== Information shown ==
========================================================================
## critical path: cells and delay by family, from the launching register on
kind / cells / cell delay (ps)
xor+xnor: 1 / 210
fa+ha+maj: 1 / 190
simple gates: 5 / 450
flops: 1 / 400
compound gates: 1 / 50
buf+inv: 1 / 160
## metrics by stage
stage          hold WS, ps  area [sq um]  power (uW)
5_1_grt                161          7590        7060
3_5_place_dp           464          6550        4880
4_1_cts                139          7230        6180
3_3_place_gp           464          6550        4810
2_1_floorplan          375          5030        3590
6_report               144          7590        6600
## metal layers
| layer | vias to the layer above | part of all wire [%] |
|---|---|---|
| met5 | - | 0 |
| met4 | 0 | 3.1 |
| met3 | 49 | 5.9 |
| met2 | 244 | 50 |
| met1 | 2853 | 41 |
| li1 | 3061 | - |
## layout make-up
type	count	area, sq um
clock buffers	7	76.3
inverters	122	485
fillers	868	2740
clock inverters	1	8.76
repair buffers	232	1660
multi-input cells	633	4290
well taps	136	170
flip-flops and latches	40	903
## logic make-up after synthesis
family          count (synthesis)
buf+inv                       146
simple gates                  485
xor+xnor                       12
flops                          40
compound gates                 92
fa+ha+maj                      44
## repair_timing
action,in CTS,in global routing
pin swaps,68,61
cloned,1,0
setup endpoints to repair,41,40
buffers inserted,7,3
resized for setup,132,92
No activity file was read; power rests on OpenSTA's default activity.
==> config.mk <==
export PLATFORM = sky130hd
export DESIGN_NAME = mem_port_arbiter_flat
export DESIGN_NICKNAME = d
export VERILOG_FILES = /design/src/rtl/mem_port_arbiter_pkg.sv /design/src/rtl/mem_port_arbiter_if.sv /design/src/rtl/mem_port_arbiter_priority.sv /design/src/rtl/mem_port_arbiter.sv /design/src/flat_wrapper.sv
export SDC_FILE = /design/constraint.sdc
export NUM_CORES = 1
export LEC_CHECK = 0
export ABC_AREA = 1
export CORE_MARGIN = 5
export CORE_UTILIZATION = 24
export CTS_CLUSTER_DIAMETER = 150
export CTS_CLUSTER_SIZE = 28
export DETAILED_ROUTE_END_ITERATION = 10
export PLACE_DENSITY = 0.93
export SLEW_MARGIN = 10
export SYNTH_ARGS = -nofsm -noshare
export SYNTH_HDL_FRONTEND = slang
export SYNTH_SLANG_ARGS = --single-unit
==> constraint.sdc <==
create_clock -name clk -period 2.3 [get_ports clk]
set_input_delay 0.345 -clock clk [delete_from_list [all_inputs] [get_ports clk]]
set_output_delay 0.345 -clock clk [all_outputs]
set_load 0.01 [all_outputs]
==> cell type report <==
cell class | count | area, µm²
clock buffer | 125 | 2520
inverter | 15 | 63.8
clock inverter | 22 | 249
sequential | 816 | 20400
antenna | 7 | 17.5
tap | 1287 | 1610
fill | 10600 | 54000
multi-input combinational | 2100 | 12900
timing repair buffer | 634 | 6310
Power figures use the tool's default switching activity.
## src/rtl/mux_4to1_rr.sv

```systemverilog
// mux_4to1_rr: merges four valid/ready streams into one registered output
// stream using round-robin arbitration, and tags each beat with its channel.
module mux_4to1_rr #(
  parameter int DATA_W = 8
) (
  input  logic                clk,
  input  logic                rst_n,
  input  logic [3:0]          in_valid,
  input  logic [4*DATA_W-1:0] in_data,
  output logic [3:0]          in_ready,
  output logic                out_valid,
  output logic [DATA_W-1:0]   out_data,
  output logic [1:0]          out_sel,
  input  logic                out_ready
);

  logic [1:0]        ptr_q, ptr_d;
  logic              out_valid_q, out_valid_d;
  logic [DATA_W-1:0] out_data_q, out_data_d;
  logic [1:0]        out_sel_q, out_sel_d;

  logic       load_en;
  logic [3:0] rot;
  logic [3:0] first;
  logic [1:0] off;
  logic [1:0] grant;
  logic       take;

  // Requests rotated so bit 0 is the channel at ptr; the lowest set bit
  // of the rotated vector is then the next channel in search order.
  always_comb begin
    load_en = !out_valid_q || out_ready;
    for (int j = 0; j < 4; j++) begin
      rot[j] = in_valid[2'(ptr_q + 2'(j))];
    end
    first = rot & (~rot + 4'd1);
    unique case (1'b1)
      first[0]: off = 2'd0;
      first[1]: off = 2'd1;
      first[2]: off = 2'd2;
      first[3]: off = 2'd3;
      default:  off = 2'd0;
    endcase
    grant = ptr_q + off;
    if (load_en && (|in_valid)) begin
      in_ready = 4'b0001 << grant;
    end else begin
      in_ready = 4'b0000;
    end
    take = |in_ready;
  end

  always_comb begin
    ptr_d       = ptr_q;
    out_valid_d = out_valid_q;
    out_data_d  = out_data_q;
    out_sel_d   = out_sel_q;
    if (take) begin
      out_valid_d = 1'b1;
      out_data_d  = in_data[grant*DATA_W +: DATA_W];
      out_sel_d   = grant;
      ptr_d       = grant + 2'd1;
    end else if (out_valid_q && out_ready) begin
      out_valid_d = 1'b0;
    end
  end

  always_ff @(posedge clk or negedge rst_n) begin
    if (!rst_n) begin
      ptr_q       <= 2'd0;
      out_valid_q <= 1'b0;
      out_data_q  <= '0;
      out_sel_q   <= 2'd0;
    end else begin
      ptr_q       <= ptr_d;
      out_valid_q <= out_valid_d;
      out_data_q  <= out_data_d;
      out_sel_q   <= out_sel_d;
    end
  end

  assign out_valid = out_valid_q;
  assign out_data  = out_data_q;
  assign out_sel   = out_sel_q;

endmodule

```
========================================================================
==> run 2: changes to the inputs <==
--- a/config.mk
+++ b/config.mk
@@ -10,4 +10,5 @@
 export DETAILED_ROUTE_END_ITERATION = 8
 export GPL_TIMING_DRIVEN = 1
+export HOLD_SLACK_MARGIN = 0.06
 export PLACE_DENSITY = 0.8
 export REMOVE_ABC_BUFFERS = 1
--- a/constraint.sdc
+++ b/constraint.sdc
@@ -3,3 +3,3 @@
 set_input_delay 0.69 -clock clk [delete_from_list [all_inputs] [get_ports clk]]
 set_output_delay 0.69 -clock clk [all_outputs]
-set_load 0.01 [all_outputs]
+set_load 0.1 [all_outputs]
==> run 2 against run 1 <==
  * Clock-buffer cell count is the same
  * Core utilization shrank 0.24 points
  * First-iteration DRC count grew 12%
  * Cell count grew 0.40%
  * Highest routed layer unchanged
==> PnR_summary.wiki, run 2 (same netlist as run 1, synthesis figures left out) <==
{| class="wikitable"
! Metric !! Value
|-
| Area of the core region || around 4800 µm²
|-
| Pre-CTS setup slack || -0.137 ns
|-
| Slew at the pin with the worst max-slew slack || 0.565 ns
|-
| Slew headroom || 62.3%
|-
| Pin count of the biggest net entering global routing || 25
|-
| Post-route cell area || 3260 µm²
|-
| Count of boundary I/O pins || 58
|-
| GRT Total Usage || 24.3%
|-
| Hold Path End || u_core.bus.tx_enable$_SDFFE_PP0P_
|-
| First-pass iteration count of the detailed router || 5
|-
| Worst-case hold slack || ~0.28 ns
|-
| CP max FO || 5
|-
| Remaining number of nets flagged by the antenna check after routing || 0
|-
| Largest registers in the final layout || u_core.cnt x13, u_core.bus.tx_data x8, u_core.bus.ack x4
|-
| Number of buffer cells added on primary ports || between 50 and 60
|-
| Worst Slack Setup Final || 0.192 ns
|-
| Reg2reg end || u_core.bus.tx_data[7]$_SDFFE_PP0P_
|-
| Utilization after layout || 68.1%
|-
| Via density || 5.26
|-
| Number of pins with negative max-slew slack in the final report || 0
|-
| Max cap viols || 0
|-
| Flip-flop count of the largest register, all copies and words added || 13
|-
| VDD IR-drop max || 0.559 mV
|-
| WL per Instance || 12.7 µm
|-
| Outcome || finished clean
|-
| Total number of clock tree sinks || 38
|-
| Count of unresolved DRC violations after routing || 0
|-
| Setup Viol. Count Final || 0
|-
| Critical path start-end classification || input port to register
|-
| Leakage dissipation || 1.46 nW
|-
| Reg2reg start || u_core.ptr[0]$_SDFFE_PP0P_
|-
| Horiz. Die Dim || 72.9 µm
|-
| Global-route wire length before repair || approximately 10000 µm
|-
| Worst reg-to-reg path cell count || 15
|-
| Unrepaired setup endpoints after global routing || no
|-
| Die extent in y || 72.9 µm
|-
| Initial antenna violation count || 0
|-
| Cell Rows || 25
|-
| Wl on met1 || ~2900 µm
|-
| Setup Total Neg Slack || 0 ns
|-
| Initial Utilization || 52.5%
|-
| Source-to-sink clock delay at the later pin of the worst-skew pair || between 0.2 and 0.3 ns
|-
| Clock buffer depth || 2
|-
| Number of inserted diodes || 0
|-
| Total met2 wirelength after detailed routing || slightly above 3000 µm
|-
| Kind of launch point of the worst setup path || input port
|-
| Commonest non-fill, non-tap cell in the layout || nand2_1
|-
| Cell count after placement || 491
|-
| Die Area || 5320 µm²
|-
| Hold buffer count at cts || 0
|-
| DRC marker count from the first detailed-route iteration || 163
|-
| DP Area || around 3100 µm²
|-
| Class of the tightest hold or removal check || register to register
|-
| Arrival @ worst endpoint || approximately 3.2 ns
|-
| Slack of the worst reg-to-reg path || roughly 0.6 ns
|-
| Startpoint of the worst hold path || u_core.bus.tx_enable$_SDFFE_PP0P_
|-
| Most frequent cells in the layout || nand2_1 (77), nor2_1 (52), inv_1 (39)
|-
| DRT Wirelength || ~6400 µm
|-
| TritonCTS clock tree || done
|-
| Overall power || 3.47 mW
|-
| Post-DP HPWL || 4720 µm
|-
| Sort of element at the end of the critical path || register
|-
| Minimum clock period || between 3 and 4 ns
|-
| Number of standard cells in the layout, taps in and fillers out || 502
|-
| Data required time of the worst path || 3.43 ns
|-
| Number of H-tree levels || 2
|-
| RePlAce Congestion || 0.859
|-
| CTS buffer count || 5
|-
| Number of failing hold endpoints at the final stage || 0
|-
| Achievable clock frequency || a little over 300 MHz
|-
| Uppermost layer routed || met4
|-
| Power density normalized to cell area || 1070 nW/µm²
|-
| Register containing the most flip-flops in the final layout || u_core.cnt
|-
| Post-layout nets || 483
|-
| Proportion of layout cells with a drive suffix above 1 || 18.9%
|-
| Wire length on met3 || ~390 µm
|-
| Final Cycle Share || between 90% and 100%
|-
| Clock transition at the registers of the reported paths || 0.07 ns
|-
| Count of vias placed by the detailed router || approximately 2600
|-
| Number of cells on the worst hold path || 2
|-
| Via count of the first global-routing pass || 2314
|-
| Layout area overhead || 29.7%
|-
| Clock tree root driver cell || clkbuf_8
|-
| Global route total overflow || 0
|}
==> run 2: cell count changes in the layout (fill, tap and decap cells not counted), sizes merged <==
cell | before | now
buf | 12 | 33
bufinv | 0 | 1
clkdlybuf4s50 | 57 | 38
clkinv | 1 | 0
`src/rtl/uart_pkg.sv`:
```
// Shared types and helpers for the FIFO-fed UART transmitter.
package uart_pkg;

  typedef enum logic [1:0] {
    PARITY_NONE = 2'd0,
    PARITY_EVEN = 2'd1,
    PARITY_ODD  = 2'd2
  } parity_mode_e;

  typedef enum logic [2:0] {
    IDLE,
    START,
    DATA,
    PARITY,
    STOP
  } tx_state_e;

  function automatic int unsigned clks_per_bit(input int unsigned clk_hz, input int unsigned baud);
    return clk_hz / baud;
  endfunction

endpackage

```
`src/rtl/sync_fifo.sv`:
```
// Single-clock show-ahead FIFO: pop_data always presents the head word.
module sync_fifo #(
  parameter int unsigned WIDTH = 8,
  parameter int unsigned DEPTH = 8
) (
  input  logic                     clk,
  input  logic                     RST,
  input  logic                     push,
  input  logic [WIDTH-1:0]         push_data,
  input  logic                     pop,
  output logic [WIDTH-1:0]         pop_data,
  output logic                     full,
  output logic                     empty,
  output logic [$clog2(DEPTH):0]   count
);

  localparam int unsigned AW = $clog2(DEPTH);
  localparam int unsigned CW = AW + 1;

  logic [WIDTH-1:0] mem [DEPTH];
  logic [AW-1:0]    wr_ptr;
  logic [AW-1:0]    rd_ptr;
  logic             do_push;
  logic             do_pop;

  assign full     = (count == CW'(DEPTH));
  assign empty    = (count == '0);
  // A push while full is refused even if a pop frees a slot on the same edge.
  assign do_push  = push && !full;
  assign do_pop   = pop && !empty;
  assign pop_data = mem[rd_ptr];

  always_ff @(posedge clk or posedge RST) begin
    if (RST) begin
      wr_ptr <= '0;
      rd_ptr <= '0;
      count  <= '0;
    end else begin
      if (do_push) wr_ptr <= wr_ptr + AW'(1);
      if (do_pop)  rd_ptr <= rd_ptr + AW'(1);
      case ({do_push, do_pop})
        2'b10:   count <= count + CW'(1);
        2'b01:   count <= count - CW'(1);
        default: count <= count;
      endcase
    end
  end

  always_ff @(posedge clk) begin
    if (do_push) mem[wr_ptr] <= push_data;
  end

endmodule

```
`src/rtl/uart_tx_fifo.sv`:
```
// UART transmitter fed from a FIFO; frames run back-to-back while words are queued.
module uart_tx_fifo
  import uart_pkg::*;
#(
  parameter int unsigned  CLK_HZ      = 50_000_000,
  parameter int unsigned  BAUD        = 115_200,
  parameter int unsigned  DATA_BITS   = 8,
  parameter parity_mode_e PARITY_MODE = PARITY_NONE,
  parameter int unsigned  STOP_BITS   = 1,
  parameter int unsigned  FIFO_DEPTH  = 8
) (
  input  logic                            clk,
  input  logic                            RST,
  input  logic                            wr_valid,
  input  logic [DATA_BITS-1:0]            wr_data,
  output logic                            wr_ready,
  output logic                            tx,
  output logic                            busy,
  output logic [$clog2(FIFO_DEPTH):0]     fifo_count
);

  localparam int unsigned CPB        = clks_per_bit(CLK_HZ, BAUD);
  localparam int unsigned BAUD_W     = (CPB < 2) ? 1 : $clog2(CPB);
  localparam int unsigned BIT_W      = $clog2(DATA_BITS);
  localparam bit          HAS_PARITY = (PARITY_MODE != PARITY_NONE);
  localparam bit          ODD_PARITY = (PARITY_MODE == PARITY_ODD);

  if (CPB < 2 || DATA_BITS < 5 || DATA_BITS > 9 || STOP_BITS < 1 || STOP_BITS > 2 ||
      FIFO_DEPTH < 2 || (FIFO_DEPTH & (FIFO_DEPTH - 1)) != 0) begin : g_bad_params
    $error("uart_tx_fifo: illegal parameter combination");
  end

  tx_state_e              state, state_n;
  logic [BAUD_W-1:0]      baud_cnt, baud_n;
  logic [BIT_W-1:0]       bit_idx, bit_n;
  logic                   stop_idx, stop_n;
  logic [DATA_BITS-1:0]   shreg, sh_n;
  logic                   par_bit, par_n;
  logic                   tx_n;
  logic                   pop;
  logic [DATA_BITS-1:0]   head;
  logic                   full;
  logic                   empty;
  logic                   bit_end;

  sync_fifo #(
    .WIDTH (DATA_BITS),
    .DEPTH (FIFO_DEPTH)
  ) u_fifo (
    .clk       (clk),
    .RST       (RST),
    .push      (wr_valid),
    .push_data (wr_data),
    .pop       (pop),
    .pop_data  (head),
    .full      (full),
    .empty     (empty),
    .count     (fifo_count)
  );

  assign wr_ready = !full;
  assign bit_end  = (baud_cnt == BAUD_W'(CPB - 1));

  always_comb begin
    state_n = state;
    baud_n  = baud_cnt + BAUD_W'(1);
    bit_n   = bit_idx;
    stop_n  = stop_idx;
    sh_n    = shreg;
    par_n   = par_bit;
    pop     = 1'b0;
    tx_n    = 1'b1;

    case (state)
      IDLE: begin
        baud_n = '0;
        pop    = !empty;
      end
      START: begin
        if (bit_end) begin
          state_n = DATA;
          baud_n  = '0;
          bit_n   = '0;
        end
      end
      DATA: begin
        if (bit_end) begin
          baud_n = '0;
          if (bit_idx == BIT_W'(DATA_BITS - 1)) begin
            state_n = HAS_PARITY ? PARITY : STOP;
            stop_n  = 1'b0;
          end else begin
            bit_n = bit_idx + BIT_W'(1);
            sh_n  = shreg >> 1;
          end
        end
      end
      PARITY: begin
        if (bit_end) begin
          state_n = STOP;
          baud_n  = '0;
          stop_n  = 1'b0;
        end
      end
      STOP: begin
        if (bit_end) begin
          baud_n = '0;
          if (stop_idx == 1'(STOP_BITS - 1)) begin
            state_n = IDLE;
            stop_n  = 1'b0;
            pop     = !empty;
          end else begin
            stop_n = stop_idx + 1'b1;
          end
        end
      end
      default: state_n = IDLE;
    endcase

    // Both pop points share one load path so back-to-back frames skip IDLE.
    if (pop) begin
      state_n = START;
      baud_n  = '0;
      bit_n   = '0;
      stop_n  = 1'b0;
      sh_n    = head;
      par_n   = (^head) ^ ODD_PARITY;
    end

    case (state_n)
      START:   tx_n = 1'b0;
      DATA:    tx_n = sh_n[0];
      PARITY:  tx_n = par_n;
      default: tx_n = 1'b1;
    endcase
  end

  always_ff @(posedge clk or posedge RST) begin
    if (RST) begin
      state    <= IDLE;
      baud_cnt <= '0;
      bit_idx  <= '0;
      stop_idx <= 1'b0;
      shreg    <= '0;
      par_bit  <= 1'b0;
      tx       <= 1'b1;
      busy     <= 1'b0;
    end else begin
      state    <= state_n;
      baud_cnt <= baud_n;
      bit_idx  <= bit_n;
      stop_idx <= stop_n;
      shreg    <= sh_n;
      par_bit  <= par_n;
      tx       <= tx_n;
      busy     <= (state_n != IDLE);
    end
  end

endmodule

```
========================================================================
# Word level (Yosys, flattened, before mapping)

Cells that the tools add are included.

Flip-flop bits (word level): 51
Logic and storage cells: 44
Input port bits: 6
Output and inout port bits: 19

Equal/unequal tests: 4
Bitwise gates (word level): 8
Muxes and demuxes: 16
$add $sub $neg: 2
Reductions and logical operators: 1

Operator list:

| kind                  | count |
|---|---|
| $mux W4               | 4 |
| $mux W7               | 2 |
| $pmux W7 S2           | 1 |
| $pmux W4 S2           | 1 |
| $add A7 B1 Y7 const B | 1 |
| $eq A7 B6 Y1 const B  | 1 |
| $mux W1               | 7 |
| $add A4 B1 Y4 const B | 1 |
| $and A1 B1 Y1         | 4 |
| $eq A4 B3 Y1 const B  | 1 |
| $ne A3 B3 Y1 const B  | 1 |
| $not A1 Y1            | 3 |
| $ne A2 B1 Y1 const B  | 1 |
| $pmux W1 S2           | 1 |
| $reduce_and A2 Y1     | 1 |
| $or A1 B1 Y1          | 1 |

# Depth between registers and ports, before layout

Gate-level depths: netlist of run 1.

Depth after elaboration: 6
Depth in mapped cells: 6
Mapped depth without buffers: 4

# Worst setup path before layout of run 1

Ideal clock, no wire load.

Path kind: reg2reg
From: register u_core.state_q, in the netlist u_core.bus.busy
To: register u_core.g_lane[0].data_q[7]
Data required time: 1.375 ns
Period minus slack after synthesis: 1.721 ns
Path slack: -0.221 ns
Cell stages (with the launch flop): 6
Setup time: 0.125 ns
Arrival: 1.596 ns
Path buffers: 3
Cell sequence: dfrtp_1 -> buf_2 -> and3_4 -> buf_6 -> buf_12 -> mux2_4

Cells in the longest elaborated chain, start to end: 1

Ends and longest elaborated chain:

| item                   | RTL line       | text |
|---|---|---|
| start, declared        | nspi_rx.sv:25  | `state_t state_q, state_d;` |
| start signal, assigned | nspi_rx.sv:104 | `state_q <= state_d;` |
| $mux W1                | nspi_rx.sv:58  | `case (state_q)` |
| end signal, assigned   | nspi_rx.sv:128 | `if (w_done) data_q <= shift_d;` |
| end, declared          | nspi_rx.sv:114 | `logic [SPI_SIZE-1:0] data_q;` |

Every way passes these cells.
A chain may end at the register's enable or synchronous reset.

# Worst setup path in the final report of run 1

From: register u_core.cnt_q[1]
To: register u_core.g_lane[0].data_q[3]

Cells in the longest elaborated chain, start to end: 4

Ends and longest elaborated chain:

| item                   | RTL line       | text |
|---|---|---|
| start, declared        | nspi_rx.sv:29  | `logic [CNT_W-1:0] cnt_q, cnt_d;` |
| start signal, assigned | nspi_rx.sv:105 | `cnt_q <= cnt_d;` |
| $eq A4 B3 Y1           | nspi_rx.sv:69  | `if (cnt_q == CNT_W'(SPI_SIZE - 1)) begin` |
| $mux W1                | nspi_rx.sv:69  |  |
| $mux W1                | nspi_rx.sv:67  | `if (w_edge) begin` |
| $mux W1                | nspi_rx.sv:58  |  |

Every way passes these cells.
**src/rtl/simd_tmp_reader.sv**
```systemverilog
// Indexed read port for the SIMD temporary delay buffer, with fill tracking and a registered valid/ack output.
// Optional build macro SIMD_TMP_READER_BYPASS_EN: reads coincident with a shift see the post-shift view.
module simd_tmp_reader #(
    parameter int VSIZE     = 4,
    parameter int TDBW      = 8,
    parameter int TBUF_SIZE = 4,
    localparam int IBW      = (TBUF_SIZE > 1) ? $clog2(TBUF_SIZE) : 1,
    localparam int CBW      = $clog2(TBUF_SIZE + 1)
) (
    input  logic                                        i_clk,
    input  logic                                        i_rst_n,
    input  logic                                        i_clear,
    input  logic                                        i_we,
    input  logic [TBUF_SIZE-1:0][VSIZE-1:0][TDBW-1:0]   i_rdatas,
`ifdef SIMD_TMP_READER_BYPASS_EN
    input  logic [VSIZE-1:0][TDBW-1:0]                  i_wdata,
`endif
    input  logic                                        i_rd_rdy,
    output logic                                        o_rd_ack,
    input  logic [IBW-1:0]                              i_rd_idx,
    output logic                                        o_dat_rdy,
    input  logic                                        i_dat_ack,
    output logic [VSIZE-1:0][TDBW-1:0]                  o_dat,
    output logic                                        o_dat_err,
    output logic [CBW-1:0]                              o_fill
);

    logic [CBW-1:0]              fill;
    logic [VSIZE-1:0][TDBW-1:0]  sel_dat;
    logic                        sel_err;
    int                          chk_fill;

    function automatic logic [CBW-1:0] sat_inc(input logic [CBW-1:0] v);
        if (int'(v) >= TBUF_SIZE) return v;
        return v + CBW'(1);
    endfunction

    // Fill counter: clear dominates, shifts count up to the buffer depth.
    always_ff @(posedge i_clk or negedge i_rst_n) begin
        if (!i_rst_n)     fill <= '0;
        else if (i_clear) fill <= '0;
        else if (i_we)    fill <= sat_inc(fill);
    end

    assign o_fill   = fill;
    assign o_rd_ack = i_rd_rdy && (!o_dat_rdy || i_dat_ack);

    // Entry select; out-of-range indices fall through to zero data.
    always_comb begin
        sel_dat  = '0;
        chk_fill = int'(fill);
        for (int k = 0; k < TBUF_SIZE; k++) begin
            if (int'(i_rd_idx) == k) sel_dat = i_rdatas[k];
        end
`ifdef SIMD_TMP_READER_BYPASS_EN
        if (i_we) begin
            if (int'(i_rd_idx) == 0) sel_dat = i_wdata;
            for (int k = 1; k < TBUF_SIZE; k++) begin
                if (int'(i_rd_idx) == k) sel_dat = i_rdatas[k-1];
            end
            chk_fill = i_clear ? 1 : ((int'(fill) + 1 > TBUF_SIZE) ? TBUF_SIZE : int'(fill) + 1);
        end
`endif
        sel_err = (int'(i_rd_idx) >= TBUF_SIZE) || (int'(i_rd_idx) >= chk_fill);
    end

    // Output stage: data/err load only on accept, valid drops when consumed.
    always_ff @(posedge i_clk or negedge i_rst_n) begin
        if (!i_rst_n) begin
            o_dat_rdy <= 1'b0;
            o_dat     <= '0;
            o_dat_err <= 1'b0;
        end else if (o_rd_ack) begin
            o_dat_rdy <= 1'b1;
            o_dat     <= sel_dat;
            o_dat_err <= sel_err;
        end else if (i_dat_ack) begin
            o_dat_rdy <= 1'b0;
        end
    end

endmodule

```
========================================================================
Match on "flops" and report each line of the data above that has it.

flops: 1 / 400
flip-flops and latches	40	903
flops                          40
| Register containing the most flip-flops in the final layout || u_core.cnt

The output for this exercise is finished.